At his first audience after his return, the reception Bonaparte gave him was not very cordial. He demanded active employment, in case of a continental war, either in Italy or in Germany, but received neither. When our army of England was already on its march towards the Rhine, and Bonaparte returned here, Brune was ordered to take command on the coast, and to organize there an army of observation, destined to succour Holland in case of an invasion, or to invade England should a favourable occasion present itself. The fact is, he was charged to intrigue rather than to fight; and were Napoleon able to force upon Austria another Peace of Luneville, Brune would probably be the plenipotentiary that would ask your acceptance of another Peace of Amiens. It is here a general belief that his present command signifies another pacific overture from Bonaparte before your Parliament meets, or, at least, before the New Year. Remember that our hero is more to be dreaded as a Philip than as an Alexander.
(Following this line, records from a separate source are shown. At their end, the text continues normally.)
Background: an optimization exercise with open tools, aiming at small area. Do not read the settings as production practice. The RTL of this run was laid out without a check of its function. Power figures rest on the tool's default switching activity, not on a simulated workload.

<file path="design/flow/constraint.sdc">
create_clock -name core_clock -period 10.0 [get_ports {clk}]
set_input_delay 2.0000 -clock core_clock [delete_from_list [all_inputs] [get_ports {clk}]]
set_output_delay 2.0000 -clock core_clock [all_outputs]
set_load 0.01 [all_outputs]
</file>
<file path="design/flow/design.v">
module lfb_queue #(
    parameter W   = 8,
    parameter CAP = 5
) (
    input  wire         clk,
    input  wire         rst,
    input  wire         put_valid,
    input  wire [W-1:0] put_data,
    output wire         put_ok,
    output wire         get_valid,
    output wire [W-1:0] get_data,
    input  wire         get_ready
);
    localparam PW = $clog2(2 * CAP);
    reg [W-1:0]  slot [0:CAP-1];
    reg [PW-1:0] wr;
    reg [PW-1:0] rd;
    wire [PW-1:0] count = (wr >= rd) ? (wr - rd) : (wr + 2 * CAP - rd);
    wire          full  = (count == CAP);
    wire          empty = (count == 0);
    wire [PW-1:0] wr_idx = (wr >= CAP) ? (wr - CAP) : wr;
    wire [PW-1:0] rd_idx = (rd >= CAP) ? (rd - CAP) : rd;
    wire do_put = put_valid && !full;
    wire do_get = get_ready && !empty;
    assign put_ok    = do_put;
    assign get_valid = !empty;
    assign get_data  = slot[rd_idx];
    always @(posedge clk) begin
        if (rst) begin
            wr <= 0;
            rd <= 0;
        end else begin
            if (do_put) begin
                slot[wr_idx] <= put_data;
                wr <= (wr == 2 * CAP - 1) ? 0 : wr + 1;
            end
            if (do_get)
                rd <= (rd == 2 * CAP - 1) ? 0 : rd + 1;
        end
    end
endmodule
module lfb_pool #(
    parameter N_PACKETS = 5,
    parameter HW        = 3
) (
    input  wire                 clk,
    input  wire                 rst,
    input  wire                 alloc_req,
    output reg                  alloc_ok,
    output reg  [HW-1:0]        alloc_h,
    input  wire                 rel_a_valid,
    input  wire [HW-1:0]        rel_a_h,
    input  wire                 rel_b_valid,
    input  wire [HW-1:0]        rel_b_h,
    output wire [N_PACKETS-1:0] free_mask
);
    reg [N_PACKETS-1:0] free;
    integer i;
    assign free_mask = free;
    always @(*) begin
        alloc_ok = 1'b0;
        alloc_h  = 0;
        for (i = N_PACKETS - 1; i >= 0; i = i - 1) begin
            if (free[i]) begin
                alloc_ok = 1'b1;
                alloc_h  = i[HW-1:0];
            end
        end
    end
    always @(posedge clk) begin
        if (rst) begin
            free <= {N_PACKETS{1'b1}};
        end else begin
            for (i = 0; i < N_PACKETS; i = i + 1) begin
                if (alloc_req && alloc_ok && alloc_h == i)
                    free[i] <= 1'b0;
                if ((rel_a_valid && rel_a_h == i) || (rel_b_valid && rel_b_h == i))
                    free[i] <= 1'b1;
            end
        end
    end
endmodule
module lora_frame_block #(
    parameter N_PACKETS   = 5,
    parameter MAX_PAYLOAD = 64,
    parameter PQ_CAP      = 5,
    parameter EQ_CAP      = 5
) (
    input  wire        clk,
    input  wire        rst,
    input  wire        rx_valid,
    input  wire [7:0]  rx_byte,
    input  wire        edge_valid,
    input  wire [15:0] edge_pin,
    input  wire        edge_rising,
    output wire        pq_valid,
    output wire [2:0]  pq_handle,
    input  wire        pq_ready,
    input  wire        rel_valid,
    input  wire [2:0]  rel_handle,
    input  wire [2:0]  rd_handle,
    input  wire [1:0]  rd_sel,       
    input  wire [5:0]  rd_off,
    output reg  [15:0] rd_data,
    output wire        eq_valid,
    output wire [15:0] eq_pin,
    output wire        eq_rising,
    input  wire        eq_ready,
    output wire [4:0]  pool_free
);
    localparam HW = 3;
    localparam CW = $clog2(MAX_PAYLOAD + 1);
    localparam [1:0] S_CMD   = 2'd0,
                     S_LENLO = 2'd1,
                     S_LENHI = 2'd2,
                     S_DATA  = 2'd3;
    reg [7:0]  buf_cmd [0:N_PACKETS-1];
    reg [15:0] buf_len [0:N_PACKETS-1];
    reg [7:0]  buf_pay [0:N_PACKETS*MAX_PAYLOAD-1];
    reg [1:0]    ps;
    reg [HW-1:0] cur;
    reg [CW-1:0] cnt;
    wire        tag_ok  = (rx_byte >= 8'h01) && (rx_byte <= 8'h09);
    wire [15:0] len_new = {rx_byte, buf_len[cur][7:0]};
    wire [CW:0] cnt_inc = cnt + 1'b1;
    wire        alloc_ok;
    wire [HW-1:0] alloc_h;
    wire        pq_put_ok;
    reg  alloc_req;
    reg  emit;
    reg  abort;
    always @(*) begin
        alloc_req = 1'b0;
        emit      = 1'b0;
        abort     = 1'b0;
        if (rx_valid) begin
            case (ps)
                S_CMD:   alloc_req = tag_ok;
                S_LENHI: begin
                    if (len_new > MAX_PAYLOAD)
                        abort = 1'b1;
                    else if (len_new == 0)
                        emit = 1'b1;
                end
                S_DATA:  emit = (cnt_inc == buf_len[cur]);
                default: ;
            endcase
        end
    end
    wire parser_rel = abort || (emit && !pq_put_ok);
    always @(posedge clk) begin
        if (rst) begin
            ps  <= S_CMD;
            cnt <= 0;
        end else if (rx_valid) begin
            case (ps)
                S_CMD: begin
                    if (tag_ok && alloc_ok) begin
                        cur <= alloc_h;
                        buf_cmd[alloc_h] <= rx_byte;
                        ps <= S_LENLO;
                    end
                end
                S_LENLO: begin
                    buf_len[cur] <= {8'h00, rx_byte};
                    ps <= S_LENHI;
                end
                S_LENHI: begin
                    buf_len[cur] <= len_new;
                    if (abort || emit) begin
                        cnt <= 0;
                        ps  <= S_CMD;
                    end else begin
                        cnt <= 0;
                        ps  <= S_DATA;
                    end
                end
                S_DATA: begin
                    buf_pay[cur * MAX_PAYLOAD + cnt] <= rx_byte;
                    if (emit) begin
                        cnt <= 0;
                        ps  <= S_CMD;
                    end else begin
                        cnt <= cnt_inc[CW-1:0];
                    end
                end
            endcase
        end
    end
    lfb_pool #(.N_PACKETS(N_PACKETS), .HW(HW)) u_pool (
        .clk         (clk),
        .rst         (rst),
        .alloc_req   (alloc_req),
        .alloc_ok    (alloc_ok),
        .alloc_h     (alloc_h),
        .rel_a_valid (parser_rel),
        .rel_a_h     (cur),
        .rel_b_valid (rel_valid),
        .rel_b_h     (rel_handle),
        .free_mask   (pool_free)
    );
    lfb_queue #(.W(HW), .CAP(PQ_CAP)) u_pq (
        .clk       (clk),
        .rst       (rst),
        .put_valid (emit),
        .put_data  (cur),
        .put_ok    (pq_put_ok),
        .get_valid (pq_valid),
        .get_data  (pq_handle),
        .get_ready (pq_ready)
    );
    wire eq_put_ok;
    lfb_queue #(.W(17), .CAP(EQ_CAP)) u_eq (
        .clk       (clk),
        .rst       (rst),
        .put_valid (edge_valid),
        .put_data  ({edge_rising, edge_pin}),
        .put_ok    (eq_put_ok),
        .get_valid (eq_valid),
        .get_data  ({eq_rising, eq_pin}),
        .get_ready (eq_ready)
    );
    always @(*) begin
        case (rd_sel)
            2'd0:    rd_data = {8'h00, buf_cmd[rd_handle]};
            2'd1:    rd_data = buf_len[rd_handle];
            default: rd_data = {8'h00, buf_pay[rd_handle * MAX_PAYLOAD + rd_off]};
        endcase
    end
endmodule
</file>
<file path="design/flow/run.sh">
#!/bin/bash
# synth_recipe.tcl (not shown) runs the flow's synth.tcl, then flattens the netlist and writes it again
# the make line also repeats each setting of config.mk as NAME=value (left out here)
make -C /OpenROAD-flow-scripts/flow DESIGN_CONFIG=/design/flow/config.mk WORK_HOME=/design/flow/orfs CLKGATE_MAP_FILE= SYNTH_SCRIPT=/design/flow/synth_recipe.tcl finish
</file>
<file path="design/flow/config.mk">
export PLATFORM = sky130hd
export DESIGN_NAME = lora_frame_block
export DESIGN_NICKNAME = lora_frame_block
export VERILOG_FILES = /design/flow/design.v
export SDC_FILE = /design/flow/constraint.sdc
export NUM_CORES = 4
export LEC_CHECK = 0
export CAP_MARGIN = 20
export CORE_MARGIN = 2
export CORE_UTILIZATION = 40
export SLEW_MARGIN = 20
</file>
==> summary.md <==
| Metric | Value |
|---|---|
| Clk Latency, worst-skew pair | `890 ps` |
| Wire length per cell | `29.3 um` |
| Initial Utilization | `40.2%` |
| Netlist Area Pre-Place | `111000 um2` |
| Multi-input logic area | `25700 um2` |
| VDD IR max | `0.133 mV` |
| Hold Buf Count CTS | `0` |
| Post-CTS resize count | `0` |
| Post-CTS Setup Bufs | `0` |
| Final design instance area without fill | `126000 um2` |
| DIE AREA | `283000 um2` |
| Iter 0 DRT Violations | `6874` |
| Area grow syn2layout | `13.2%` |
| Cell variety after synth | `75` |
| Die width | `532 um` |
| Pre-CTS setup slack | `1120 ps` |
| Gr usage total | `19.2%` |
| Worst slew margin | `20.2%` |
| Top Family by Delay on Critical Path | `buffers and inverters` |
| GP Congestion | `0.823` |
| Dominant cell type by area after synthesis | `edfxtp_1` |
| Clock root cell | `clkbuf_16` |
| Largest net degree at the start of global routing | `208` |
| First-pass GRT wire length | `398000 um` |
| Most area-consuming cells after synthesis | `edfxtp_1 (75%), mux4_2 (16%), nor2_1 (1.4%)` |
| Layout cells sized above 1 | `25.3%` |
| Clk pin slew, worst setup/hold paths | `60 ps` |
| Mapped Cells | `5192` |
| Clk buf depth | `4` |
| Remaining DRCs | `0` |
| Crit path max fanout | `46` |
| CP max stage cell | `a2111oi_0` |
| Crit Path Class | `in -> out` |
| Vias in the first global route | `54000` |
| Worst Setup End Kind | `primary output` |
| Crit path buf inv count | `5` |
| Area after DPL | `117000 um2` |
| Avg Inst Size Synth | `21.4 um2` |
| Arrival time worst endpoint | `6990 ps` |
| Slowest stage delay, CP | `810 ps` |
| Leak pwr | `38.9 nW` |
| Critical Path RT | `8000 ps` |
| Final Setup Violations | `0` |
| Via/cell ratio | `5.76` |
| Main synth FF type | `edfxtp_1` |
| Worst slew pin tran | `1190 ps` |
| Yosys top cell area share | `75.1%` |
| RSZ-0062 raised after global routing | `no` |
| Clock sinks | `2816` |
| Routed Antenna Nets | `0` |
| Synth warnings | `4` |
| Hold Crit Class | `reg -> reg` |
| First-pass DRT Iterations | `5` |
| Final hold violation count | `0` |
| Async S/R FF share, synth | `0%` |
| IO buf count | `88` |
| Die height | `532 um` |
| Part of the Yosys area used for sequential elements | `75.7%` |
| Fillers | `23100` |
| Dpl hpwl | `166000 um` |
| Final WL | `274000 um` |
| FMAX | `111 MHz` |
| Number of synthesized flops with an enable pin | `2783` |
| NumNets Final | `5518` |
| Min Tclk post-route | `8990 ps` |
| Final setup TNS | `0 ps` |
| Initial antenna violation count | `17` |
| Core area | `277000 um2` |
| CTS tree | `yes` |
| Clock buffer count from CTS | `293` |
| Max-slew violations | `0` |
| Ports | `89` |
| Worst Skew | `59.2 ps` |
| Power Dens Cells | `198 nW/um2` |
| Setup ws final | `1010 ps` |
| Status | `finished clean` |
| H-tree depth | `5` |
| Synth Register Bits | `2816` |
| Max_cap viols | `0` |
| Final worst-path cycle share | `89.9%` |
| Core Rows | `193` |
| Total grt overflow | `0` |
| Register area | `84200 um2` |
| Vias | `53800` |
| CP Launch Type | `input pin` |
| Syn Nets | `5284` |
| CP Cell Sequence | `buf_8 -> buf_12 -> buf_4 -> mux4_2 -> mux4_2 -> a2111oi_0 -> nor3_1 -> buf_4 -> a31oi_1 -> a21oi_1 -> clkdlybuf4s50_1` |
==> report_power, final <==
part           internal, W  switching, W
Sequential          0.0130     0.0000236
Combinational     0.000650      0.000880
Clock              0.00595       0.00446
Total               0.0196       0.00537
==> synthesized netlist by cell type, types with 4 or more instances <==
cell type / n
edfxtp_1: 2783
mux4_2: 786
nor2_1: 424
mux2i_1: 144
clkbuf_1: 135
nand2_1: 105
buf_2: 71
o21ai_0: 56
a21oi_1: 54
inv_1: 41
ha_1: 40
buf_4: 39
buf_1: 35
dfxtp_1: 33
mux2_2: 33
a22oi_1: 29
nand3_1: 29
nor2b_1: 29
nor3_1: 27
and3_1: 25
o22ai_1: 25
nor4_1: 22
o2bb2ai_1: 21
nand2b_1: 20
a211oi_1: 15
xnor2_1: 15
a2111oi_0: 12
buf_6: 12
a31oi_1: 10
o211ai_1: 10
o221ai_1: 10
nand4_1: 8
fa_1: 6
or3_1: 6
nand3b_1: 5
nor4b_1: 5
o21a_1: 5
xor2_1: 5
o221a_2: 4
==> worst min-delay path: cells and delay by family (launching register included) <==
| family | cells | cell delay, ps |
|---|---|---|
| AO/OA/AOI/OAI | 1 | 60 |
| flip-flops | 1 | 360 |
| AND/OR/NAND/NOR | 1 | 70 |
==> kinds of logic after synthesis <==
group	share of synthesized area, %
buffers and inverters	1.42
xor gates and xnor gates	0.157
DFF	75.7
muxes	17.5
adders and majority gates	0.557
and+or+nand+nor	2.87
AOI/OAI and AO/OA	1.81
==> cell usage in the layout (no fill, tap or decap), drive strengths merged, types with 58 or more instances in the layout <==
cell type      netlist  routed
clkinv               0     118
clkbuf             135     360
o21ai               58      58
buf                157     160
nor2               424     424
mux2i              144     144
clkdlybuf4s50        0      70
edfxtp            2783    2783
nand2              105     105
mux4               786     786
==> final timing paths <==
kind,start,endpoint,slack [ps],depth (start not counted)
worst min-delay path,u_eq.wr[0],u_eq.wr[0],530,2
worst min register to register,u_eq.wr[0],u_eq.wr[0],530,2
worst max-delay path,rd_off[0],rd_data[3],1010,11
worst max register to register,cur[0],buf_pay[116][2],5250,7
==> per-stage QoR <==
step | power [W] | hold slack (ps) | instances | utilization, %
final | 0.0249 | 533 | 9354 | 45.5
after global routing | 0.0257 | 564 | 9350 | 45.5
after CTS | 0.0251 | 540 | 9346 | 45.5
after detailed placement | 0.0148 | 523 | 8835 | 42.3
after global placement | 0.0148 | 513 | 8835 | 42.2
after floorplan | 0.0141 | 475 | 5192 | -
==> routing by layer <==
layer	vias up	global-route usage (%)	routed length [um]
li1	22200	-	-
met1	28900	28.3	117000
met2	2297	29.4	128000
met3	397	3.71	23200
met4	12	4.71	6490
met5	-	0	69
==> sequential cells by signal, summed over array words and instances, names as in the netlist, 5 cells and up, named ones only <==
| register | count |
|---|---|
| cnt | 7 |
| buf_pay | 2560 |
| u_pool.free | 5 |
| u_pq.slot | 15 |
| u_eq.slot | 85 |
| buf_len | 80 |
| buf_cmd | 40 |
==> cell type report <==
cell class              count  share of cell area, %
diodes                      7                 0.0139
multi-input cells        2043                   20.4
flip-flops and latches   2816                   66.9
well taps                3705                   3.68
inverters                  41                  0.122
repair buffers            231                   1.81
clock inverters           152                  0.947
clock buffers             359                   6.20

-- afterwards: timing with drivers on the ports --
The flow's constraints put no driver on any port. The routed layout listed below was extracted and timed again, unchanged, in two steps.
Step 1, drivers: a clkbuf_16 drives clk and a buf_2 each remaining input, both assumed.
Step 2 times the ports against the registers' clock, not the clock port: input delays grow and output delays shrink by t, the midpoint of the rising clock arrivals with the driver on.
Slacks: ideal ports / drivers / drivers and shift; pairs: ideal ports / drivers.
t, ns: 0.953
setup WS [ns]: 1.011 / 0.964 / 0.964
slew at the worst register clock pin (ns): 0.07 / 0.07
cell pins on the clock port's net: 1
After both steps this run still meets setup and hold. The setup slack of this run moves by -0.047 ns with the drivers and by -0.047 ns with both steps.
General Brune has bought landed property for nine millions of livres—and has, in different funds, placed ready money to the same amount. His own and his wife’s diamonds are valued by him at three millions; and when he has any parties to dinner, he exhibits them with great complaisance as presents forced upon him during his campaign in Switzerland and Holland, for the protection he gave the inhabitants. He is now so vain of his wealth and proud of his rank, that he not only disregards all former acquaintances, but denies his own brothers and sisters,—telling them frankly that the Fieldmarshal Brune can have no shoemaker for a brother, nor a sister married to a chandler; that he knows of no parents, and of no relatives, being the maker of his own fortune, and of what he is; that his children will look no further back for ancestry than their father. One of his first cousins, a postilion, who insisted, rather obstinately, on his family alliance, was recommended by Brune to his friend Fouche, who sent him on a voyage of discovery to Cayenne, from which he probably will not return very soon.